PaulStat · 26 Oct 2010 at 21:23

rpstewart said:
Do you have to load the data programatically in the python? Can you not use the built in import / mass load functionality in MySQL?

If you do have to insert from the python then you shouldn't be having to check that the data exists first, there should be a primary key on the table which enforces the uniqueness of the records. All you then have to do is insert the row and make sure that you get a successful return code from MySQL.

The reading of the contents of each file is actually really quick, it's purely the querying of the database which is taking a long time. Plus I've looked at the MySQL documentation for the mass load thing, and I really don't get it. In fact I find most of the online MySQL docs confusing

Each table does have a primary key which is a unique integer id, but I also want the columns I mentioned above to be unique. I just don't know how to make text based columns unique. Also what actually happens if something has to be unique?
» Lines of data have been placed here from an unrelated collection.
`src/rtl/eru_pkg.sv`:
```
package eru_pkg;
   typedef enum logic [1:0] {
      ERU_IDLE   = 2'd0,
      ERU_SETTLE = 2'd1,
      ERU_LOC    = 2'd2,
      ERU_SYN    = 2'd3
   } eru_state_t;
endpackage

```
`src/rtl/eru_start_detect.sv`:
```
// Rising-edge detector for the run request. The history flop resets high so
// that a request already high at reset release does not count as an edge.
module eru_start_detect (
   input  logic clk,
   input  logic rst_n,
   input  logic level_i,
   output logic rise_o
);
   logic level_q;

   always_ff @(posedge clk or negedge rst_n) begin
      if (!rst_n) level_q <= 1'b1;
      else        level_q <= level_i;
   end

   assign rise_o = level_i & ~level_q;
endmodule

```
`src/rtl/eru_capture.sv`:
```
// Serial-to-parallel collector. next_o is the value the register takes on a
// sampling edge, so the owner can latch a complete word in the same cycle.
module eru_capture #(
   parameter int W         = 46,
   parameter bit LSB_FIRST = 1'b1
) (
   input  logic         clk,
   input  logic         rst_n,
   input  logic         sample_i,
   input  logic         bit_i,
   output logic [W-1:0] next_o
);
   logic [W-1:0] cap_q;

   generate
      if (W < 2) begin : g_bad_width
         $error("eru_capture: W must be at least 2");
      end
      if (LSB_FIRST) begin : g_lsb_first
         assign next_o = {bit_i, cap_q[W-1:1]};
      end else begin : g_msb_first
         assign next_o = {cap_q[W-2:0], bit_i};
      end
   endgenerate

   always_ff @(posedge clk or negedge rst_n) begin
      if (!rst_n)        cap_q <= '0;
      else if (sample_i) cap_q <= next_o;
   end
endmodule

```
`src/rtl/err_report_unloader.sv`:
```
module err_report_unloader #(
   parameter int LOC_BITS    = 30,
   parameter int SYN_BITS    = 16,
   parameter int SETTLE_OCLK = 2,
   parameter bit LSB_FIRST   = 1'b1
) (
   input  logic                         clk,
   input  logic                         rst_n,
   input  logic                         start_i,
   input  logic                         sdata_i,
   output logic                         shift_sel_o,
   output logic                         gclk_o,
   output logic [LOC_BITS+SYN_BITS-1:0] report_o,
   output logic                         done_o
);
   import eru_pkg::*;

   localparam int W          = LOC_BITS + SYN_BITS;
   // One strobe period is two input cycles.
   localparam int SETTLE_CYC = 2 * SETTLE_OCLK;
   localparam int MAXV       = (LOC_BITS > SYN_BITS)
                               ? ((LOC_BITS > SETTLE_CYC) ? LOC_BITS : SETTLE_CYC)
                               : ((SYN_BITS > SETTLE_CYC) ? SYN_BITS : SETTLE_CYC);
   localparam int CW         = $clog2(MAXV) + 1;

   generate
      if (LOC_BITS < 1) begin : g_bad_loc
         $error("err_report_unloader: LOC_BITS must be at least 1");
      end
      if (SYN_BITS < 1) begin : g_bad_syn
         $error("err_report_unloader: SYN_BITS must be at least 1");
      end
      if (SETTLE_OCLK < 1) begin : g_bad_settle
         $error("err_report_unloader: SETTLE_OCLK must be at least 1");
      end
   endgenerate

   eru_state_t    state_q;
   logic [CW-1:0] cnt_q;
   logic          start_rise;
   logic          sample;
   logic [W-1:0]  cap_next;

   eru_start_detect u_start (
      .clk     (clk),
      .rst_n   (rst_n),
      .level_i (start_i),
      .rise_o  (start_rise)
   );

   // A sample is taken on the input edge that follows each strobe rise.
   assign sample = gclk_o & ((state_q == ERU_LOC) | (state_q == ERU_SYN));

   eru_capture #(
      .W         (W),
      .LSB_FIRST (LSB_FIRST)
   ) u_capture (
      .clk      (clk),
      .rst_n    (rst_n),
      .sample_i (sample),
      .bit_i    (sdata_i),
      .next_o   (cap_next)
   );

   always_ff @(posedge clk or negedge rst_n) begin
      if (!rst_n) begin
         state_q     <= ERU_IDLE;
         cnt_q       <= '0;
         shift_sel_o <= 1'b1;
         gclk_o      <= 1'b0;
         done_o      <= 1'b0;
         report_o    <= '0;
      end else begin
         done_o <= 1'b0;
         unique case (state_q)
            ERU_IDLE: begin
               if (start_rise) begin
                  state_q     <= ERU_SETTLE;
                  shift_sel_o <= 1'b0;
                  cnt_q       <= '0;
               end
            end
            ERU_SETTLE: begin
               if (cnt_q == CW'(SETTLE_CYC - 1)) begin
                  state_q <= ERU_LOC;
                  cnt_q   <= '0;
                  gclk_o  <= 1'b1;   // load strobe
               end else begin
                  cnt_q <= cnt_q + 1'b1;
               end
            end
            ERU_LOC: begin
               if (gclk_o) begin
                  gclk_o      <= 1'b0;
                  shift_sel_o <= 1'b1;   // after the load strobe, shift mode
                  if (cnt_q == CW'(LOC_BITS - 1)) begin
                     state_q <= ERU_SYN;
                     cnt_q   <= '0;
                  end else begin
                     cnt_q <= cnt_q + 1'b1;
                  end
               end else begin
                  gclk_o <= 1'b1;
               end
            end
            ERU_SYN: begin
               if (gclk_o) begin
                  gclk_o <= 1'b0;
                  if (cnt_q == CW'(SYN_BITS - 1)) begin
                     state_q  <= ERU_IDLE;
                     cnt_q    <= '0;
                     done_o   <= 1'b1;
                     report_o <= cap_next;
                  end else begin
                     cnt_q <= cnt_q + 1'b1;
                  end
               end else begin
                  gclk_o <= 1'b1;
               end
            end
            default: state_q <= ERU_IDLE;
         endcase
      end
   end
endmodule

```
`config.mk`:
```
export PLATFORM = sky130hd
export DESIGN_NAME = err_report_unloader
export DESIGN_NICKNAME = d
export VERILOG_FILES = /design/src/rtl/eru_pkg.sv /design/src/rtl/eru_start_detect.sv /design/src/rtl/eru_capture.sv /design/src/rtl/err_report_unloader.sv
export SDC_FILE = /design/constraint.sdc
export NUM_CORES = 1
export LEC_CHECK = 0
export BUFFER_PORTS_ARGS = -buffer_cell sky130_fd_sc_hd__buf_2
export CORE_UTILIZATION = 40
export CTS_CLUSTER_DIAMETER = 100
export DETAILED_ROUTE_END_ITERATION = 7
export HOLD_SLACK_MARGIN = 0.02
export PLACE_DENSITY = 0.57
export SYNTH_ARGS = -nofsm -noshare
export SYNTH_HDL_FRONTEND = slang
export SYNTH_HIERARCHICAL = 1
export SYNTH_SLANG_ARGS = --single-unit
```
`constraint.sdc`:
```
create_clock -name clk -period 1.92 [get_ports clk]
set_clock_uncertainty 0.15 [all_clocks]
set_input_delay 0.384 -clock clk [delete_from_list [all_inputs] [get_ports clk]]
set_output_delay 0.384 -clock clk [all_outputs]
set_load 0.005 [all_outputs]
```
==> impl_metrics.json <==
{
  "ios": 53,
  "clock_path_buffers": 2,
  "grt_max_degree": 48,
  "synth_fp_nets": 277,
  "power_frac_comb_pct": 2.8,
  "p_sw_share_pct": 22.71,
  "synth_top_area_share_pct": 58.05,
  "placed_cells": 463,
  "synthSimpleGateAreaFrac_pct": 3.736,
  "setup_viol": 47,
  "areaGrowthSynthToFinish_pct": 20.86,
  "synth_most_common_cell": "dfrtp_1",
  "cts_buffers": 9,
  "avgViaCountPerCell": 4.842,
  "p_per_area_mw_per_mm2": 676.8,
  "num_vias": 2363,
  "worstPathCellList": "ha_2 > or3b_4 > nor3_4 > buf_4 > buf_12 > mux2_2",
  "fmax_ghz": 0.4905,
  "clock-sinks": 103,
  "cp-end-kind": "flop",
  "gr-usage-all-layers_pct": 14.35,
  "hold_violations": 0,
  "clkLatencyLatePin_ps": 370,
  "critPathArrivalTime_ps": 2140,
  "io_buffers": 52,
  "slew-limit-headroom_pct": 77.70,
  "first_global_vias": 2478,
  "hp-class": "input port to flop",
  "ant_nets": 0,
  "synth_top_cell_by_area": "dfrtp_1",
  "synthMuxAreaShare_pct": 27.79,
  "fin_area_mm2": 0.005263,
  "cp_slowest_cell": "or3b_4",
  "synth_seq_cells": 103,
  "grt_first_pass_wirelength_mm": 12.48,
  "place_area_mm2": 0.004911,
  "slew_viol_final": 0,
  "drt_pre_antenna_iters": 4,
  "yosys.area_share.adder_pct": 1.724,
  "yosysSeqAreaShare_pct": 59.25,
  "synth_common_cells": "101 x dfrtp_1, 41 x mux2_4, 31 x mux2_2",
  "grt_overflow": 0,
  "synth-compound-area-share_pct": 3.506,
  "final_cell_count_no_fill": 488,
  "synthCells": 267,
  "slowest_delay_ps": 410,
  "synth_top_family_by_area": "multiplexers",
  "rows": 37,
  "cts-root-buf": "clkbuf_8",
  "drcViolationCount": 0,
  "vdd_drop_max_v": 0.0003433,
  "switching_power_uw": 808.9,
  "synth_flop_cell": "dfrtp_1",
  "routed_wl_mm": 7.597,
  "synth_edf_count": 0,
  "start_util_pct": 41.80,
  "synth.distinct_cells": 37,
  "dieArea_mm2": 0.01131,
  "path_buf_inv": 2,
  "synthArstFlopShare_pct": 100.0,
  "cts_tree": "yes",
  "seqPwrFrac_pct": 62.2,
  "synth_xor_area_share_pct": 0,
  "post_drt_wl_per_cell_um": 15.57,
  "p_int_mw": 2.753,
  "critPathRequiredTime_ps": 2020,
  "setup.worst_path.class": "flop to flop",
  "whs_ps": 113.0,
  "yosys-top-cells-area": "dfrtp_1 58%, mux2_4 14%, mux2_2 8.0%",
  "cts_max_level": 3,
  "path_delay_family": "simple AND/OR/NAND/NOR gates",
  "die_w_um": 106.3,
  "p_leak_nw": 2.797,
  "core_mm2": 0.01042,
  "place_hpwl_mm": 4.774,
  "clk_pin_slew_ps": 100,
  "violations": "setup timing",
  "place.gp.congestion": 0.8324,
  "cp_max_fo": 14,
  "finalNetCount": 357,
  "synth_warnings": 6,
  "worst_pin_slew_ps": 332.3,
  "initialDrtViolationCount": 83,
  "rsz0062_at_grt": "yes",
  "syn_area_mm2": 0.004354,
  "status": "complete, but fails checks",
  "drive_above_1_share_pct": 50.57,
  "avgSynthCellArea_um2": 16.31,
  "post-route-period-util_pct": 106.2,
  "antenna_found_initial": 0,
  "finalWorstSetupSlack_ps": -118.9,
  "clockPowerShare_pct": 35.0,
  "startpoint_type": "flop",
  "n_antenna_cell": 0,
  "cap_violations": 0,
  "die_height_um": 106.3,
  "post-route-min-period_ps": 2039
}
==> worst register-to-register path: stages (launching register included) <==
cell and delay [ps]:
dfrtp_1 370, ha_2 180, or3b_4 410, nor3_4 170, buf_4 150, buf_12 140, mux2_2 340
==> power groups by stage <==
stage,registers [mW],clock network [mW],logic [mW]
global route,2.22,1.37,0.112
finish,2.22,1.25,0.0980
CTS,2.22,1.30,0.103
detailed placement,2.26,0,0.0992
floorplan,2.25,0,0.0397
global placement,2.26,0,0.0975
==> cell usage in the layout (no fill, tap or decap), types with 2 or more instances in the layout <==
cell           instances
dfrtp_1              101
mux2_4                63
buf_2                 51
mux2_1                19
buf_4                 17
mux2_2                10
clkbuf_8              10
buf_12                 7
inv_1                  5
nand2_1                5
ha_1                   5
a21oi_1                4
o21ai_0                3
nand2b_1               3
nand3_1                3
o31ai_1                3
nor2_1                 3
clkinvlp_4             3
and2_1                 2
nand3b_1               2
a22o_1                 2
mux2i_1                2
clkbuf_1               2
dlygate4sd3_1          2
buf_6                  2
dfstp_2                2
==> kinds of logic (layout without fill, tap and decap cells) <==
logic type	Yosys count	count (layout)
compound gates	21	21
buf+inv	17	102
mux	94	94
flops	103	103
fa+ha+maj	6	6
simple gates	26	26
==> metrics by stage <==
step | setup WS [ps] | utilization [%] | setup TNS, ps | total power [mW]
6_report | -118.9 | 50.52 | -4551 | 3.562
5_1_grt | -202.0 | 50.52 | -8065 | 3.707
4_1_cts | -137.7 | 49.62 | -4709 | 3.623
3_5_place_dp | -121.6 | 47.15 | -4459 | 2.358
3_3_place_gp | -94.33 | 47.15 | -3473 | 2.355
2_1_floorplan | -91.66 | - | -2644 | 2.291
==> metal layers <==
metal	global-route usage (%)	wire length [um]
met1	19.32	3634
met2	21.80	3596
met3	3.127	232
met4	7.242	134
met5	0	0
==> registers in the layout, indices dropped and copies added, names as in the netlist <==
signal / flops
done_o: 1
cnt_q: 6
state_q: 2
report_o: 46
shift_sel_o: 1
gclk_o: 1
u_start/level_q: 1
u_capture/cap_q: 45
==> area by class of cell <==
| type | count | area (um2) |
|---|---|---|
| Fill cell | 887 | 5154 |
| Sequential cell | 103 | 2580 |
| Multi-Input combinational cell | 147 | 1712 |
| Timing Repair Buffer | 81 | 605.6 |
| Tap cell | 136 | 170.2 |
| Clock buffer | 12 | 145.1 |
| Clock inverter | 4 | 31.28 |
| Inverter | 5 | 18.77 |
==> repair_timing <==
item	4_1_cts	5_1_grt
gates cloned	1	2
pin swaps	0	1
gates resized for setup	2	23
setup endpoints to repair	50	54
endpoints found under the hold margin	22	0
buffers inserted	4	2
hold buffers	2	0
==> final timing paths <==
kind	start	to	slack [ps]	cells after the start
setup / recovery	cnt_q[1]	report_o[34]	-120	6
hold / removal	sdata_i	report_o[45]	110	2
setup reg to reg	cnt_q[1]	report_o[34]	-120	6
hold reg to reg	report_o[25]	report_o[25]	330	1
max in group asynchronous	rst_n	report_o[30]	760	3
min in group asynchronous	rst_n	report_o[13]	300	2
No activity file was read; power rests on OpenSTA's default activity.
Does it just ignore the insert if that row already exists?

SMB30 said:
What database are you using, and are you using indexes?

Is genrename always a unique field, and how many fields does the table have?

I'm using MySQL

I've updated the OP with the table structure I'm using

PaulStat · 26 Oct 2010 at 23:01

Thanks, I'll give it a go.

Also as part of the inserts I get some ID values using another select for example

PHP:

      chanProgvaluesTuple = (channelID,self.GetProgId(row["PROGTITLE"]),self.GetEpId(row["SUBTITLE"],row["EPISODE"]),
                    row["REPEAT"],row["NEWSERIES"],row["PREMIERE"],row["CHOICE"],
                    row["SUBTITLES"],row["DEAFSIGNED"],self.FormatDate(row["DATE"]),
                    row["STARTTIME"],row["ENDTIME"],row["DURATION"])

The GetProgId and GetEpId are two select queries, is this a good way of getting the id's to link between tables?

PaulStat · 27 Oct 2010 at 06:44

perhaps there's something I'm not understanding, but when I'm inserting into the channelprogramme table for example I have 3 foreign keys CHANNELID, PROGRAMMEID + EPISODEID

Now I know the CHANNELID already so that's fine, but by the time I come around to inserting to the CHANNELPROGRAMME table the relevant programme and episode already exist in PROGRAMME and EPISODE tables, so to make sure I'm referencing the correct ones I use a select to get their ID's.

As far as checking for duplication go's. Say the database is empty, fine I don't have to check for any duplicates, it populates the programme, episode and channelprogramme tables without any problems. The next day I want to update the database with the next lot of programmes. The channelprogramme table is emptied as this represents every programme that is on every channel over a two week period so it can contain repeats etc. , the programme and episode tables however should have unique entries. So for example the programme table could have a progId of one which represents CSI: NY. That can only occur once. The episode table could have an epId of 1, a progId of 1 and an episode title of "1/24 series 1", that can only occur once.

So when I'm scanning through each entry I need to know whether or not an instance for that programme and that episode already exist, if not insert. That's why I'm doing inserts in that scenario. Is this not the way it should be done? If not what should I be doing?

PaulStat · 27 Oct 2010 at 08:42

^ Ok I think I understand what you're saying. The TEMP_IMPORT table contains all the data in a table that isn't normalised.

And then I

"3. Process/Validate the TEMP_IMPORT table using set based processing or embedded procedures."

I'm not sure I understand how to get data from one table and populate the normalised tables correctly though?